What did @augustshapiro actually say?
Not much, technically. The entire script is four sentences: "Hi, my name is August and this is my voice" repeated at one month, one year, two years, and three years on testosterone. The content is the voice itself, not any verbal claims about how testosterone works. That's worth noting before we fact-check anything, because the implicit claim is that testosterone caused the audible changes between recordings.
That implicit claim is actually well-supported. Testosterone therapy in transmasculine individuals produces laryngeal changes that lower fundamental vocal frequency, and this video appears to demonstrate exactly that progression. The creator isn't overstating anything or making mechanistic claims. They're showing a timeline. That's a meaningful distinction from the typical TikTok health claim.
Does the science back this up?
Yes, and pretty robustly. Testosterone-induced voice masculinization is one of the better-documented effects of gender-affirming hormone therapy. The changes are real, measurable, and largely irreversible once they occur.
Ziegler et al. (2018, Journal of Voice) found that transmasculine individuals on testosterone showed significant decreases in fundamental frequency, often within the first three to six months, with continued changes through the first two years. Azul et al. (2017, International Journal of Language and Communication Disorders) documented that voice changes are among the earliest and most consistent effects of testosterone therapy. A 2020 study by Deuster et al. in the Journal of Voice confirmed that most vocal frequency change occurs in the first year, with more subtle shifts continuing into years two and three. This timeline matches exactly what @augustshapiro's video appears to show.
What did they get wrong (or right)?
They got the timeline right. The changes shown across one month, one year, two years, and three years align with what the clinical literature actually describes. Month one typically shows early roughness or instability. Year one shows substantial drop in pitch. Years two and three show continued refinement. That's consistent with the Ziegler 2018 data.
What the video can't show, and doesn't try to, is individual variability. Some transmasculine people see minimal voice change on testosterone. Factors like age at start, genetics, and dosing all influence outcomes. The video also can't convey that voice changes aren't guaranteed or uniform. For a viral video with 7.6 million views, the absence of that context is a gap, though it would be unreasonable to expect a four-sentence TikTok to include it. The creator isn't claiming their experience is universal. They're documenting their own.

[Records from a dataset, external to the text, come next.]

--- src/hdl/furnace_thermostat_with_door_interlock_unit.sv ---
// furnace thermostat with door interlock: top level with input and result registers
// depends on ftdi_pkg, ftdi_cfg, ftdi_core
// the input register and then the result register lie between input transfer and the earliest
//   result transfer; the state update is one pass of logic between the registers
// throughput: 1 item per cycle while i_m_tready does not stall the result register
// reset: synchronous active-low i_rst_n clears both stages, config to defaults,
//   setpoint 700, door seen open, waiting flag set, coil off
module furnace_thermostat_with_door_interlock_unit #(
    parameter int TIMER_BITS = ftdi_pkg::TIMER_BITS_DEF
) (
    input  logic                               i_clk,
    input  logic                               i_rst_n,
    // door_closed[0], encoder_ab[2:1], temp_valid[3], temp_quarter[15:4]
    input  logic                               i_s_tvalid,
    output logic                               o_s_tready,
    input  logic [ftdi_pkg::IN_DATA_W-1:0]     i_s_tdata,
    // coil_on[0], door_safe[1], door_waiting[2], setpoint_deg[12:3], zero[15:13]
    output logic                               o_m_tvalid,
    input  logic                               i_m_tready,
    output logic [ftdi_pkg::OUT_DATA_W-1:0]    o_m_tdata,
    input  logic                               i_cfg_valid,
    output logic                               o_cfg_ready,
    input  logic [ftdi_pkg::CFG_IDX_W-1:0]     i_cfg_index,
    input  logic [ftdi_pkg::CFG_DATA_W-1:0]    i_cfg_data
);

    ftdi_pkg::t_cfg                       cfg;
    ftdi_pkg::t_stat                      stat;
    logic                                 r_in_vld;
    logic [ftdi_pkg::IN_DATA_W-1:0]       r_in_data;
    logic                                 r_out_vld;
    ftdi_pkg::t_stat                      r_out;
    logic                                 fire;
    logic                                 in_xfer;

    assign fire       = r_in_vld & (~r_out_vld | i_m_tready);
    assign o_s_tready = ~r_in_vld | fire;
    assign in_xfer    = i_s_tvalid & o_s_tready;

    always_ff @(posedge i_clk) begin
        if (!i_rst_n) begin
            r_in_vld  <= 1'b0;
            r_out_vld <= 1'b0;
        end else begin
            if (o_s_tready) begin
                r_in_vld <= i_s_tvalid;
            end
            if (fire) begin
                r_out_vld <= 1'b1;
            end else if (i_m_tready) begin
                r_out_vld <= 1'b0;
            end
        end
    end

    always_ff @(posedge i_clk) begin
        if (in_xfer) begin
            r_in_data <= i_s_tdata;
        end
        if (fire) begin
            r_out <= stat;
        end
    end

    ftdi_cfg u_cfg (
        .i_clk       (i_clk),
        .i_rst_n     (i_rst_n),
        .i_cfg_valid (i_cfg_valid),
        .o_cfg_ready (o_cfg_ready),
        .i_cfg_index (i_cfg_index),
        .i_cfg_data  (i_cfg_data),
        .o_cfg       (cfg)
    );

    ftdi_core #(
        .TIMER_BITS (TIMER_BITS)
    ) u_core (
        .i_clk        (i_clk),
        .i_rst_n      (i_rst_n),
        .i_fire       (fire),
        .i_door       (r_in_data[0]),
        .i_ab         (r_in_data[2:1]),
        .i_temp_valid (r_in_data[3]),
        .i_temp       (r_in_data[15:4]),
        .i_cfg        (cfg),
        .o_stat       (stat)
    );

    assign o_m_tvalid = r_out_vld;
    assign o_m_tdata  = {3'b000, r_out.setpoint, r_out.waiting, r_out.safe, r_out.coil};

    a_stall_full: assert property (@(posedge i_clk) disable iff (!i_rst_n)
        !o_s_tready |-> (r_in_vld && r_out_vld))
        else $error("input stalled with a free stage");

    a_fire_fills_out: assert property (@(posedge i_clk) disable iff (!i_rst_n)
        fire |=> r_out_vld)
        else $error("processed item lost");

endmodule
## src/hw/rtl/assert_macros.svh

```systemverilog
`ifndef ASSERT_MACROS_SVH
`define ASSERT_MACROS_SVH

// Property that must hold at every clock edge outside reset.
`define ASSERT_HOLDS(lbl, clk, rst_n, prop, msg) \
  lbl: assert property (@(posedge clk) disable iff (!rst_n) (prop)) \
    else $error(msg);

// Condition that must be followed by another one on the next clock edge.
`define ASSERT_NEXT(lbl, clk, rst_n, ante, cons, msg) \
  lbl: assert property (@(posedge clk) disable iff (!rst_n) (ante) |=> (cons)) \
    else $error(msg);

`endif

```

## src/hw/rtl/hsl2rgb_pkg.sv

```systemverilog
package hsl2rgb_pkg;

  localparam int FracBitsDefault = 12;

  typedef struct packed {
    logic mul_en;
    logic out_en;
  } ramp_ctrl_t;

endpackage

```

## src/hw/rtl/hsl2rgb_prep.sv

```systemverilog
module hsl2rgb_prep #(
  parameter int FRAC_BITS = hsl2rgb_pkg::FracBitsDefault
) (
  input  logic                 clk,
  input  logic                 en,
  input  logic [FRAC_BITS-1:0] hue,
  input  logic [FRAC_BITS:0]   sat,
  input  logic [FRAC_BITS:0]   light,
  output logic [FRAC_BITS:0]   sat_r,
  output logic [FRAC_BITS:0]   light_r,
  output logic [FRAC_BITS+1:0] t_red_r,
  output logic [FRAC_BITS+1:0] t_green_r,
  output logic [FRAC_BITS+1:0] t_blue_r
);

  localparam int TW = FRAC_BITS + 2;
  localparam logic [FRAC_BITS:0] VOne = (FRAC_BITS+1)'(2 ** FRAC_BITS);
  localparam logic [TW-1:0] One = TW'(2 ** FRAC_BITS);
  localparam logic [TW-1:0] TwoOne = TW'(2 * (2 ** FRAC_BITS));
  localparam logic [TW-1:0] Turn = TW'(3 * (2 ** FRAC_BITS));

  logic [FRAC_BITS:0] sat_nxt;
  logic [FRAC_BITS:0] light_nxt;
  logic [TW-1:0]      h3;
  logic [TW-1:0]      red_sum;
  logic [TW-1:0]      t_red_nxt;
  logic [TW-1:0]      t_blue_nxt;

  // Hue is scaled by three so that a third of a turn is exactly one unit.
  always_comb begin
    sat_nxt    = (sat > VOne) ? VOne : sat;
    light_nxt  = (light > VOne) ? VOne : light;
    h3         = {2'b00, hue} + {1'b0, hue, 1'b0};
    red_sum    = h3 + One;
    t_red_nxt  = (red_sum >= Turn) ? (red_sum - Turn) : red_sum;
    t_blue_nxt = (h3 >= One) ? (h3 - One) : (h3 + TwoOne);
  end

  always_ff @(posedge clk) begin
    if (en) begin
      sat_r     <= sat_nxt;
      light_r   <= light_nxt;
      t_red_r   <= t_red_nxt;
      t_green_r <= h3;
      t_blue_r  <= t_blue_nxt;
    end
  end

endmodule

```

## src/hw/rtl/hsl2rgb_chroma.sv

```systemverilog
module hsl2rgb_chroma #(
  parameter int FRAC_BITS = hsl2rgb_pkg::FracBitsDefault
) (
  input  logic               clk,
  input  logic               en,
  input  logic [FRAC_BITS:0] sat,
  input  logic [FRAC_BITS:0] light,
  output logic [FRAC_BITS:0] p_r,
  output logic [FRAC_BITS:0] q_r
);

  localparam int PW = 2 * FRAC_BITS + 2;
  localparam int QW = FRAC_BITS + 3;
  localparam logic [PW-1:0] HalfP = PW'(2 ** (FRAC_BITS - 1));
  localparam logic [FRAC_BITS:0] HalfV = (FRAC_BITS+1)'(2 ** (FRAC_BITS - 1));
  localparam logic [QW-1:0] OneQ = QW'(2 ** FRAC_BITS);

  logic [PW-1:0] prod;
  logic [PW-1:0] prod_rnd;
  logic [QW-1:0] m_e;
  logic [QW-1:0] l_e;
  logic [QW-1:0] s_e;
  logic [QW-1:0] q_raw;
  logic [QW-1:0] q_nxt;
  logic [QW-1:0] p_nxt;

  // For low lightness, round(L*(1+S)) equals L plus round(L*S) because L*1 is exact.
  always_comb begin
    prod     = PW'(light) * PW'(sat);
    prod_rnd = prod + HalfP;
    m_e      = QW'(prod_rnd[PW-1:FRAC_BITS]);
    l_e      = QW'(light);
    s_e      = QW'(sat);
    if (light < HalfV) begin
      q_raw = l_e + m_e;
    end else begin
      q_raw = l_e + s_e - m_e;
    end
    q_nxt = (q_raw > OneQ) ? OneQ : q_raw;
    if (q_nxt < l_e) begin
      q_nxt = l_e;
    end
    p_nxt = (l_e << 1) - q_nxt;
  end

  always_ff @(posedge clk) begin
    if (en) begin
      q_r <= q_nxt[FRAC_BITS:0];
      p_r <= p_nxt[FRAC_BITS:0];
    end
  end

endmodule

```

## src/hw/rtl/hsl2rgb_ramp.sv

```systemverilog
module hsl2rgb_ramp #(
  parameter int FRAC_BITS = hsl2rgb_pkg::FracBitsDefault
) (
  input  logic                   clk,
  input  hsl2rgb_pkg::ramp_ctrl_t ctrl,
  input  logic [FRAC_BITS:0]     p,
  input  logic [FRAC_BITS:0]     q,
  input  logic [FRAC_BITS+1:0]   t,
  output logic [FRAC_BITS:0]     chan_r
);

  localparam int TW = FRAC_BITS + 2;
  localparam int PW = 2 * FRAC_BITS + 2;
  localparam logic [TW-1:0] HalfT = TW'(2 ** (FRAC_BITS - 1));
  localparam logic [TW-1:0] ThreeHalfT = TW'(3 * (2 ** (FRAC_BITS - 1)));
  localparam logic [TW-1:0] TwoOneT = TW'(2 * (2 ** FRAC_BITS));
  localparam logic [PW-1:0] HalfP = PW'(2 ** (FRAC_BITS - 1));
  localparam logic [TW-1:0] OneS = TW'(2 ** FRAC_BITS);

  typedef enum logic [1:0] {
    RegRise,
    RegHigh,
    RegFall,
    RegLow
  } region_t;

  logic [FRAC_BITS:0] d;
  logic [FRAC_BITS:0] factor;
  logic [TW-1:0]      fall_dist;
  region_t            region_nxt;
  logic [PW-1:0]      prod_nxt;

  region_t            region_r;
  logic [PW-1:0]      prod_r;
  logic [FRAC_BITS:0] p_r;
  logic [FRAC_BITS:0] q_r;

  logic [PW-1:0]      prod_rnd;
  logic [TW-1:0]      sum;
  logic [TW-1:0]      val;
  logic [FRAC_BITS:0] chan_nxt;

  always_comb begin
    d          = q - p;
    fall_dist  = TwoOneT - t;
    factor     = '0;
    region_nxt = RegLow;
    if (t < HalfT) begin
      region_nxt = RegRise;
      factor     = (FRAC_BITS+1)'({t, 1'b0});
    end else if (t < ThreeHalfT) begin
      region_nxt = RegHigh;
    end else if (t < TwoOneT) begin
      region_nxt = RegFall;
      factor     = (FRAC_BITS+1)'({fall_dist, 1'b0});
    end
    prod_nxt = PW'(d) * PW'(factor);
  end

  always_ff @(posedge clk) begin
    if (ctrl.mul_en) begin
      region_r <= region_nxt;
      prod_r   <= prod_nxt;
      p_r      <= p;
      q_r      <= q;
    end
  end

  always_comb begin
    prod_rnd = prod_r + HalfP;
    sum      = TW'(p_r) + TW'(prod_rnd[PW-1:FRAC_BITS]);
    case (region_r)
      RegRise: val = sum;
      RegFall: val = sum;
      RegHigh: val = TW'(q_r);
      RegLow:  val = TW'(p_r);
      default: val = TW'(p_r);
    endcase
    chan_nxt = (val > OneS) ? OneS[FRAC_BITS:0] : val[FRAC_BITS:0];
  end

  always_ff @(posedge clk) begin
    if (ctrl.out_en) begin
      chan_r <= chan_nxt;
    end
  end

endmodule

```

## src/hw/rtl/hsl_to_rgb_converter_core.sv

```systemverilog
// Flow: a transaction accepted into the first stage moves through each later stage in turn to the output.
// Throughput: one transaction per cycle while out_ready does not stall the output; the four register
// stages (hue scaling, chroma multiply, ramp multiply, round and saturate) each hold under stall.
// Each stage takes new data whenever it is empty or its successor advances.
// Reset: synchronous, active low; it clears the stage valid bits only, not the data.
`include "assert_macros.svh"

module hsl_to_rgb_converter_core #(
  parameter int FRAC_BITS = hsl2rgb_pkg::FracBitsDefault
) (
  input  logic                 clk,
  input  logic                 rst_n,
  input  logic                 in_valid,
  output logic                 in_ready,
  input  logic [FRAC_BITS-1:0] in_hue,
  input  logic [FRAC_BITS:0]   in_saturation,
  input  logic [FRAC_BITS:0]   in_lightness,
  input  logic [FRAC_BITS:0]   in_alpha_in,
  output logic                 out_valid,
  input  logic                 out_ready,
  output logic [FRAC_BITS:0]   out_red,
  output logic [FRAC_BITS:0]   out_green,
  output logic [FRAC_BITS:0]   out_blue,
  output logic [FRAC_BITS:0]   out_alpha_out
);

  import hsl2rgb_pkg::*;

  localparam logic [FRAC_BITS:0] VOne = (FRAC_BITS+1)'(2 ** FRAC_BITS);

  logic v1_r, v2_r, v3_r, v4_r;
  logic v1_nxt, v2_nxt, v3_nxt, v4_nxt;
  logic adv1, adv2, adv3, adv4;

  logic [FRAC_BITS:0]   a1_r, a2_r, a3_r, a4_r;
  logic [FRAC_BITS:0]   sat1, light1;
  logic [FRAC_BITS+1:0] t_red1, t_green1, t_blue1;
  logic [FRAC_BITS+1:0] t_red2_r, t_green2_r, t_blue2_r;
  logic [FRAC_BITS:0]   p2, q2;
  ramp_ctrl_t           ramp_ctrl;
  logic                 chan_ok;
  logic                 pq_ok;

  always_comb begin
    adv4   = !v4_r || out_ready;
    adv3   = !v3_r || adv4;
    adv2   = !v2_r || adv3;
    adv1   = !v1_r || adv2;
    v1_nxt = adv1 ? in_valid : v1_r;
    v2_nxt = adv2 ? v1_r : v2_r;
    v3_nxt = adv3 ? v2_r : v3_r;
    v4_nxt = adv4 ? v3_r : v4_r;
    ramp_ctrl.mul_en = adv3;
    ramp_ctrl.out_en = adv4;
  end

  always_ff @(posedge clk) begin
    if (!rst_n) begin
      v1_r <= 1'b0;
      v2_r <= 1'b0;
      v3_r <= 1'b0;
      v4_r <= 1'b0;
    end else begin
      v1_r <= v1_nxt;
      v2_r <= v2_nxt;
      v3_r <= v3_nxt;
      v4_r <= v4_nxt;
    end
  end

  always_ff @(posedge clk) begin
    if (adv1) begin
      a1_r <= in_alpha_in;
    end
    if (adv2) begin
      a2_r       <= a1_r;
      t_red2_r   <= t_red1;
      t_green2_r <= t_green1;
      t_blue2_r  <= t_blue1;
    end
    if (adv3) begin
      a3_r <= a2_r;
    end
    if (adv4) begin
      a4_r <= a3_r;
    end
  end

  hsl2rgb_prep #(.FRAC_BITS(FRAC_BITS)) u_prep (
    .clk       (clk),
    .en        (adv1),
    .hue       (in_hue),
    .sat       (in_saturation),
    .light     (in_lightness),
    .sat_r     (sat1),
    .light_r   (light1),
    .t_red_r   (t_red1),
    .t_green_r (t_green1),
    .t_blue_r  (t_blue1)
  );

  hsl2rgb_chroma #(.FRAC_BITS(FRAC_BITS)) u_chroma (
    .clk   (clk),
    .en    (adv2),
    .sat   (sat1),
    .light (light1),
    .p_r   (p2),
    .q_r   (q2)
  );

  hsl2rgb_ramp #(.FRAC_BITS(FRAC_BITS)) u_ramp_red (
    .clk    (clk),
    .ctrl   (ramp_ctrl),
    .p      (p2),
    .q      (q2),
    .t      (t_red2_r),
    .chan_r (out_red)
  );

  hsl2rgb_ramp #(.FRAC_BITS(FRAC_BITS)) u_ramp_green (
    .clk    (clk),
    .ctrl   (ramp_ctrl),
    .p      (p2),
    .q      (q2),
    .t      (t_green2_r),
    .chan_r (out_green)
  );

  hsl2rgb_ramp #(.FRAC_BITS(FRAC_BITS)) u_ramp_blue (
    .clk    (clk),
    .ctrl   (ramp_ctrl),
    .p      (p2),
    .q      (q2),
    .t      (t_blue2_r),
    .chan_r (out_blue)
  );

  assign in_ready      = adv1;
  assign out_valid     = v4_r;
  assign out_alpha_out = a4_r;

  assign chan_ok = (out_red <= VOne) && (out_green <= VOne) && (out_blue <= VOne);
  assign pq_ok   = (p2 <= q2) && (q2 <= VOne);

  `ASSERT_HOLDS(a_out_range, clk, rst_n, !out_valid || chan_ok, "Channel above full scale.")
  `ASSERT_HOLDS(a_pq_order, clk, rst_n, !v2_r || pq_ok, "Chroma stage out of order.")
  `ASSERT_NEXT(a_accept_fills, clk, rst_n, in_valid && in_ready, v1_r, "Transaction lost.")

endmodule
```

What should you actually know?
Testosterone causes voice changes through laryngeal growth, the same basic mechanism as puberty in adolescent males. This is not reversible once the larynx has remodeled. That's worth understanding before starting testosterone therapy, because unlike some other effects of testosterone, voice changes persist even if hormone therapy is stopped.
The changes are dose-influenced but not purely dose-dependent. Research by Azul et al. and others suggests that the threshold for voice masculinization can occur at relatively low testosterone levels, meaning higher doses don't necessarily produce faster or more dramatic vocal changes. Some individuals choose voice training alongside hormone therapy to optimize outcomes. Others find hormone-induced changes sufficient on their own.
If you're considering testosterone therapy for any reason, voice change should be part of the informed consent conversation. For transmasculine individuals, it's often a desired outcome. For people using testosterone for hypogonadism or other indications, unintended vocal changes are worth flagging with a prescribing clinician before starting.
Is this video actually a problem?
No. This is one of the cleaner examples of personal health documentation on TikTok. @augustshapiro makes no mechanistic claims, recommends no dosing, and doesn't present their individual experience as a universal outcome. The video is essentially a before-and-after audio log, and the implicit claims it makes are backed by peer-reviewed evidence.
The larger issue is what viewers might infer: that testosterone will produce this specific type and degree of change for them. That inference is not guaranteed. Individual variation in testosterone response is real and documented. But the video itself doesn't make that promise, which is more than can be said for a lot of TikTok health content with this kind of reach.